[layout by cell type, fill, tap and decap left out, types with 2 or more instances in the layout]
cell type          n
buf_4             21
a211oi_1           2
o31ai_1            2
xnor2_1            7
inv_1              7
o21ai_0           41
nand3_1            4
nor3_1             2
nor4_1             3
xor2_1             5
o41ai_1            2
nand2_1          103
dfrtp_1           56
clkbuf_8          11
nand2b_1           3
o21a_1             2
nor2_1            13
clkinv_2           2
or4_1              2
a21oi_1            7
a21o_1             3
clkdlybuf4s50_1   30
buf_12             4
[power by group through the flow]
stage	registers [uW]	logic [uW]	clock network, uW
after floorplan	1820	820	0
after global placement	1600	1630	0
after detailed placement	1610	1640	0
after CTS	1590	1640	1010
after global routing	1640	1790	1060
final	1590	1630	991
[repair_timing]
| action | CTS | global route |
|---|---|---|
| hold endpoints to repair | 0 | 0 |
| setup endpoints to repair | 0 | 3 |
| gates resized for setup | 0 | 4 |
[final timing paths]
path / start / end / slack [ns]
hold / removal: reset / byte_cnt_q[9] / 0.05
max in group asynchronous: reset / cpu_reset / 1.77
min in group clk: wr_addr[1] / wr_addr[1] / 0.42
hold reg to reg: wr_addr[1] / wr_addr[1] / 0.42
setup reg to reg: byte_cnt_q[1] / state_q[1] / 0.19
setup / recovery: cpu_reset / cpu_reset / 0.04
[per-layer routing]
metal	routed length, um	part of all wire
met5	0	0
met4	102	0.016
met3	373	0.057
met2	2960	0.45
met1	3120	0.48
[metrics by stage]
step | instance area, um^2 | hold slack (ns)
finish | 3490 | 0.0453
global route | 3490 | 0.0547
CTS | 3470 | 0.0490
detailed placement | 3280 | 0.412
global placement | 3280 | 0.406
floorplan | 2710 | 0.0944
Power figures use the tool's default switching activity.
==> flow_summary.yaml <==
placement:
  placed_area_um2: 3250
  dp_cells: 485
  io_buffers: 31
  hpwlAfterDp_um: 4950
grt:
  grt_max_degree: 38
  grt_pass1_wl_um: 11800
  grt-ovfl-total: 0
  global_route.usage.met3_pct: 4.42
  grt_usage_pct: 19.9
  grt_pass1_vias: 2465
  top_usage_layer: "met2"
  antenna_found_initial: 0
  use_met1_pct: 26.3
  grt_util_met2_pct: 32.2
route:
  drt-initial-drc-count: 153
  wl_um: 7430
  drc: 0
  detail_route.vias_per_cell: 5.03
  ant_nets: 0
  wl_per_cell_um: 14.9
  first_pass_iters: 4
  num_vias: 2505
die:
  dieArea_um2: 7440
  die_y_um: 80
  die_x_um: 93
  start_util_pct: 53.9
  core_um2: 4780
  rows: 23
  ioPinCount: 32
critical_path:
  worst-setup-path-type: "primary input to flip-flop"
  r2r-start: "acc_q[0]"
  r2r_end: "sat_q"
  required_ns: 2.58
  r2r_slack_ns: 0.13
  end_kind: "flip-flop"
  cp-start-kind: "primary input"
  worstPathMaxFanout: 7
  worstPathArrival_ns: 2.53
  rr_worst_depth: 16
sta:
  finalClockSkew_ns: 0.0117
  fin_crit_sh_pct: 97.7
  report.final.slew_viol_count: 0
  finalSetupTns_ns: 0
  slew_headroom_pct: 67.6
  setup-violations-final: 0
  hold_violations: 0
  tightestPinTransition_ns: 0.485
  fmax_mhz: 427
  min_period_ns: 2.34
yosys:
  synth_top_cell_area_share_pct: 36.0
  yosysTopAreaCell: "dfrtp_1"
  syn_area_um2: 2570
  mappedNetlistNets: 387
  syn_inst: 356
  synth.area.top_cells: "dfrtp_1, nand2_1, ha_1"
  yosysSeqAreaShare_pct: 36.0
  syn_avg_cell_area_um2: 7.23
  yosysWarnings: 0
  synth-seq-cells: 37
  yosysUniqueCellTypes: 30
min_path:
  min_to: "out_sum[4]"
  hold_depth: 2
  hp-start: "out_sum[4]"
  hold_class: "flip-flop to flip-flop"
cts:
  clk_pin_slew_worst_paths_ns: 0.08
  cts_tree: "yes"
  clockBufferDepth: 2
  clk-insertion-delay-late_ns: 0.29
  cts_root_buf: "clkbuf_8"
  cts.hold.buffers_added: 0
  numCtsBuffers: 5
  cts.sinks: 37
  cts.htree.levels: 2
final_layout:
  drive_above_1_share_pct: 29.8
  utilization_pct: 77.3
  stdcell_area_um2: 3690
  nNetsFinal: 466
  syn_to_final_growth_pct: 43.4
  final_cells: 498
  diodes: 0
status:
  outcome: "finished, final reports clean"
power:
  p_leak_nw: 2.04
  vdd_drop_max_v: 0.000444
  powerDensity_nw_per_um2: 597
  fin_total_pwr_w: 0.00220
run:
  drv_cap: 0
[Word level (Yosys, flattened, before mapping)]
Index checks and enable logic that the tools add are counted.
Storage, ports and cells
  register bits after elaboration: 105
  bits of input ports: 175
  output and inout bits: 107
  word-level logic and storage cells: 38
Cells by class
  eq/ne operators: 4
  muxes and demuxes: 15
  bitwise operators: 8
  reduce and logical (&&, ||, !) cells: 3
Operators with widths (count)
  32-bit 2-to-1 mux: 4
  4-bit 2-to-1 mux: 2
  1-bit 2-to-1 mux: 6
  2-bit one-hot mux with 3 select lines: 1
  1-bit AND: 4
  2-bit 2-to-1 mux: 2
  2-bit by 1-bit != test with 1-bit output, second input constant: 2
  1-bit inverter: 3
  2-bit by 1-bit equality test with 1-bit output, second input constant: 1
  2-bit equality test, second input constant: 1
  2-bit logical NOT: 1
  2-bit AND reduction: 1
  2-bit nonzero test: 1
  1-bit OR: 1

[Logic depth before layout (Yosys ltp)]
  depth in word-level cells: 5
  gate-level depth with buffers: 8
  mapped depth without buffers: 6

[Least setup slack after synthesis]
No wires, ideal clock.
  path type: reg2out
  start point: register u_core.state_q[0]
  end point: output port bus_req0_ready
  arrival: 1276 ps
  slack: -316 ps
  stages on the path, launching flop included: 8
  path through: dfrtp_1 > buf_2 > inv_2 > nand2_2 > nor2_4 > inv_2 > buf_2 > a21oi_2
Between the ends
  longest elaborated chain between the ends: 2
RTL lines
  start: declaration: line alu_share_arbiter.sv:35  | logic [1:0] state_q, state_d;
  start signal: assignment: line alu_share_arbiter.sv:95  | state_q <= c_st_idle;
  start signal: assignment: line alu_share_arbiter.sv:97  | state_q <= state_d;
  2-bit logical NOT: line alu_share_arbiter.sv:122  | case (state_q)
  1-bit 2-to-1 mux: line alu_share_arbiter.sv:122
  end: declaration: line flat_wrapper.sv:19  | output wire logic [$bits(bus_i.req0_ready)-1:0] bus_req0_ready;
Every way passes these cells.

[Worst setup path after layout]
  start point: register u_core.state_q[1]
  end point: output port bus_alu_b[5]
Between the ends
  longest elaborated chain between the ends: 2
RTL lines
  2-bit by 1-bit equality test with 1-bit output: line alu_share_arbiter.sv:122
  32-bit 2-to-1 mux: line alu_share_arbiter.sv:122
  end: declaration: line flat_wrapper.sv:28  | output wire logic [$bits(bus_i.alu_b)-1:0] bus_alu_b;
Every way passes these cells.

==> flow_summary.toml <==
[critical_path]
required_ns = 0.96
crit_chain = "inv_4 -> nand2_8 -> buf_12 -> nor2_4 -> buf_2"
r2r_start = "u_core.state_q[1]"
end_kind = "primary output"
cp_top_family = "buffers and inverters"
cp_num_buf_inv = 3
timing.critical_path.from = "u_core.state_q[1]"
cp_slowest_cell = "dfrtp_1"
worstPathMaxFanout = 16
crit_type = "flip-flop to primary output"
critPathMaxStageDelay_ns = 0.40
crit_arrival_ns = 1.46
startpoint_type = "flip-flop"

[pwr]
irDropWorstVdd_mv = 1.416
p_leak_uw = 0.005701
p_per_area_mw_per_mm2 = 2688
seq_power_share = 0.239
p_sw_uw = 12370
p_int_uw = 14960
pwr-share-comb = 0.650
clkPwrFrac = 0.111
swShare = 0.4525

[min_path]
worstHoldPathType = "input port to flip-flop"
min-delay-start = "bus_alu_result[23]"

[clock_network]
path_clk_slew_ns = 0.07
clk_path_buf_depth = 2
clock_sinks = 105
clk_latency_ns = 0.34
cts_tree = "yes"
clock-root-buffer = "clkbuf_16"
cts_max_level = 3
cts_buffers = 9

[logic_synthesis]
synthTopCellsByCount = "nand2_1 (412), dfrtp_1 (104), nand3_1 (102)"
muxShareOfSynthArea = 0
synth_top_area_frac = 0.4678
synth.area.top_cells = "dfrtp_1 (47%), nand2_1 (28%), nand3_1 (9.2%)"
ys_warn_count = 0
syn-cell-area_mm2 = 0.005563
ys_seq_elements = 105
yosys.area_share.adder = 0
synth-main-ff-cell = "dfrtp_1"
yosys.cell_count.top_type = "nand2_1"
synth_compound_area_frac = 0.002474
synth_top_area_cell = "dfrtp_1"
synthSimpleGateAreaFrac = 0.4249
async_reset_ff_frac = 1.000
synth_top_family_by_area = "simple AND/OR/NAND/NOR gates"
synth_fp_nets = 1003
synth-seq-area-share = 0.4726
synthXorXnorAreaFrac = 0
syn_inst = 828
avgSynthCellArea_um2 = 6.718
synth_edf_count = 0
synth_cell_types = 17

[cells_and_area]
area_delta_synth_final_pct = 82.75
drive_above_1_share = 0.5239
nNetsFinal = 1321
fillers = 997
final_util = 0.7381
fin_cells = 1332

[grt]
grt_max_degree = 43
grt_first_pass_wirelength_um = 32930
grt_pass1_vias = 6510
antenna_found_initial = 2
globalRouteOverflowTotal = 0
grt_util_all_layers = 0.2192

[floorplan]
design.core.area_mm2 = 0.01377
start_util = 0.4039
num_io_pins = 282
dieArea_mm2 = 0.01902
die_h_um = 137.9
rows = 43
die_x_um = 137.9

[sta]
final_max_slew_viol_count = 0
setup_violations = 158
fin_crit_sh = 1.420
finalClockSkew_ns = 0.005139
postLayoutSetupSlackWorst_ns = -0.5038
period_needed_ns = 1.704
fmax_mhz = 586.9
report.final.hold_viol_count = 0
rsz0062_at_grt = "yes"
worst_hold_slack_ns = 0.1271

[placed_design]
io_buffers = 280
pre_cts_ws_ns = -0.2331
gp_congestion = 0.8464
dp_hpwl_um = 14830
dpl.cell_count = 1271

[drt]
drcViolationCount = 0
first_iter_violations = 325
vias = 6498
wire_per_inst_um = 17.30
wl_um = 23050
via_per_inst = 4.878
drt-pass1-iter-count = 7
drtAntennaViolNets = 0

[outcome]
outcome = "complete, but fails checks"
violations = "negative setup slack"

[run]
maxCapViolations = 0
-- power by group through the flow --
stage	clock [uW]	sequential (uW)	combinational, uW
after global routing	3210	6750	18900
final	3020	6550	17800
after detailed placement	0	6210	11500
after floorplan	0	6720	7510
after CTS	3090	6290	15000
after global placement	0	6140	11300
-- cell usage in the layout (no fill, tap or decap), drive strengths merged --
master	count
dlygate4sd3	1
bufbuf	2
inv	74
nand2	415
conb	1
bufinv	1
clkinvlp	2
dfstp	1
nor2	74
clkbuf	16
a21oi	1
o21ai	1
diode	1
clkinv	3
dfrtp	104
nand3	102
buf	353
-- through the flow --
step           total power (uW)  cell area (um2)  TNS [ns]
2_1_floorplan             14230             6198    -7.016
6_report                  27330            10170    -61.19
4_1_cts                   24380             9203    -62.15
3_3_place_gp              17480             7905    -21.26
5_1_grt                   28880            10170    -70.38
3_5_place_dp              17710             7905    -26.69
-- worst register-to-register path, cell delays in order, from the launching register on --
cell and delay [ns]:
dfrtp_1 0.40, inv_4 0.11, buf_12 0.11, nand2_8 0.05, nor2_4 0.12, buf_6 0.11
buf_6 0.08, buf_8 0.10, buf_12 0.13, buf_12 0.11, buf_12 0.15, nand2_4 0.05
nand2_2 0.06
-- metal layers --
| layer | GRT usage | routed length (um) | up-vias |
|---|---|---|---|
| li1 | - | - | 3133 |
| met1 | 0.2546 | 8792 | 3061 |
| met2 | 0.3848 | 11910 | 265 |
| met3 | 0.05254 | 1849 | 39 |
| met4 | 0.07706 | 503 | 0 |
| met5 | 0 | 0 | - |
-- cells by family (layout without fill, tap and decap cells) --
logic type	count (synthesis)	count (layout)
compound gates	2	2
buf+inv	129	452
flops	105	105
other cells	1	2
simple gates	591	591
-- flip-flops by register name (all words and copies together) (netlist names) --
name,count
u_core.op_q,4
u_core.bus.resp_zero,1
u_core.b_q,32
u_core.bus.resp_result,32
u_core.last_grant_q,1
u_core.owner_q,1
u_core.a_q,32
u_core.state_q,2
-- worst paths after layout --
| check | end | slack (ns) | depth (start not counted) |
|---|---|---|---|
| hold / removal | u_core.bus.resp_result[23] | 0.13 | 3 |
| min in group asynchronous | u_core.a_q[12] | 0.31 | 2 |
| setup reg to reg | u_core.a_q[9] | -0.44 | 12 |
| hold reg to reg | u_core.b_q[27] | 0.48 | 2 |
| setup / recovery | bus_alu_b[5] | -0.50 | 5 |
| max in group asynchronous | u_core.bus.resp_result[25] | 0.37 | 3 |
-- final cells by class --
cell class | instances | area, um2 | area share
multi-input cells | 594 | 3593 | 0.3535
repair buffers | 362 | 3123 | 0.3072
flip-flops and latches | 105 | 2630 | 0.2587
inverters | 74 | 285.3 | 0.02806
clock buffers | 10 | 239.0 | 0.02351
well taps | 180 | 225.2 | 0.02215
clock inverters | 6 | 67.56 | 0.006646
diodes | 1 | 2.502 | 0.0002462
## src/rtl/seg7_scan_driver.sv

```systemverilog
// Two-digit multiplexed 7-segment driver: splits a 4-bit value into tens/units
// and scans both digits from a local prescaler, updating only at frame boundaries.
module seg7_scan_driver #(
  parameter int unsigned REFRESH_DIV   = 50000,
  parameter int unsigned ANODE_ACT_LOW = 1,
  parameter int unsigned SEG_ACT_LOW   = 1,
  parameter int unsigned BLANK_LEADING = 1
) (
  input  logic       clk,
  input  logic       rst,
  input  logic [3:0] value_in,
  input  logic       value_valid,
  output logic [6:0] seg,
  output logic [1:0] an,
  output logic       scan_tick
);

  localparam int unsigned CW = (REFRESH_DIV > 2) ? $clog2(REFRESH_DIV) : 1;
  localparam logic [CW-1:0] CNT_LAST = CW'(REFRESH_DIV - 1);
  localparam logic [1:0] AN_OFF  = (ANODE_ACT_LOW != 0) ? 2'b11 : 2'b00;
  localparam logic [6:0] SEG_OFF = (SEG_ACT_LOW != 0) ? 7'h7F : 7'h00;

  typedef enum logic {
    UNITS = 1'b0,
    TENS  = 1'b1
  } state_t;

  state_t        state;
  state_t        state_nxt;
  logic [CW-1:0] cnt;
  logic          tick;
  logic          frame_end;
  logic [3:0]    pend_q;
  logic [3:0]    disp_q;
  logic [3:0]    disp_nxt;
  logic          tens;
  logic [3:0]    units;
  logic [1:0]    an_act;
  logic [6:0]    seg_pat;
  logic [1:0]    an_nxt;
  logic [6:0]    seg_nxt;

  // Active-high gfedcba pattern for a decimal digit.
  function automatic logic [6:0] seg_pattern(input logic [3:0] d);
    logic [6:0] p;
    case (d)
      4'd0:    p = 7'h3F;
      4'd1:    p = 7'h06;
      4'd2:    p = 7'h5B;
      4'd3:    p = 7'h4F;
      4'd4:    p = 7'h66;
      4'd5:    p = 7'h6D;
      4'd6:    p = 7'h7D;
      4'd7:    p = 7'h07;
      4'd8:    p = 7'h7F;
      4'd9:    p = 7'h6F;
      default: p = 7'h00;
    endcase
    return p;
  endfunction

  assign tick = (cnt == CNT_LAST);

  always_ff @(posedge clk or posedge rst) begin
    if (rst) begin
      cnt       <= '0;
      scan_tick <= 1'b0;
    end else begin
      cnt       <= tick ? '0 : cnt + 1'b1;
      scan_tick <= tick;
    end
  end

  always_ff @(posedge clk or posedge rst) begin
    if (rst) state <= UNITS;
    else     state <= state_nxt;
  end

  always_comb begin
    state_nxt = state;
    frame_end = 1'b0;
    case (state)
      UNITS: if (tick) state_nxt = TENS;
      TENS: begin
        if (tick) begin
          state_nxt = UNITS;
          frame_end = 1'b1;
        end
      end
      default: state_nxt = UNITS;
    endcase
  end

  // value_valid is a one-cycle strobe with no back-pressure: every strobe is
  // accepted into pend_q, and a strobe on the boundary cycle goes straight to disp_q.
  assign disp_nxt = value_valid ? value_in : pend_q;

  always_ff @(posedge clk or posedge rst) begin
    if (rst) begin
      pend_q <= '0;
      disp_q <= '0;
    end else begin
      if (value_valid) pend_q <= value_in;
      if (frame_end)   disp_q <= disp_nxt;
    end
  end

  assign tens  = (disp_q >= 4'd10);
  assign units = tens ? (disp_q - 4'd10) : disp_q;

  always_comb begin
    an_act  = 2'b00;
    seg_pat = 7'h00;
    case (state)
      UNITS: begin
        an_act  = 2'b01;
        seg_pat = seg_pattern(units);
      end
      TENS: begin
        if (!((BLANK_LEADING != 0) && !tens)) begin
          an_act  = 2'b10;
          seg_pat = seg_pattern({3'b000, tens});
        end
      end
      default: begin
        an_act  = 2'b00;
        seg_pat = 7'h00;
      end
    endcase
    an_nxt  = (ANODE_ACT_LOW != 0) ? ~an_act : an_act;
    seg_nxt = (SEG_ACT_LOW != 0) ? ~seg_pat : seg_pat;
  end

  // Only one digit is selected per state and the state changes at most once per
  // cycle, so the registered anodes can never both be active.
  always_ff @(posedge clk or posedge rst) begin
    if (rst) begin
      an  <= AN_OFF;
      seg <= SEG_OFF;
    end else begin
      an  <= an_nxt;
      seg <= seg_nxt;
    end
  end

endmodule

```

> Prompt: Looking at the entries above, can you reproduce exactly the lines from the one that holds "path type: reg2out" through the one that holds "start: declaration: line", and only those?

> Solution below:
  path type: reg2out
  start point: register u_core.state_q[0]
  end point: output port bus_req0_ready
  arrival: 1276 ps
  slack: -316 ps
  stages on the path, launching flop included: 8
  path through: dfrtp_1 > buf_2 > inv_2 > nand2_2 > nor2_4 > inv_2 > buf_2 > a21oi_2
Between the ends
  longest elaborated chain between the ends: 2
RTL lines
  start: declaration: line alu_share_arbiter.sv:35  | logic [1:0] state_q, state_d;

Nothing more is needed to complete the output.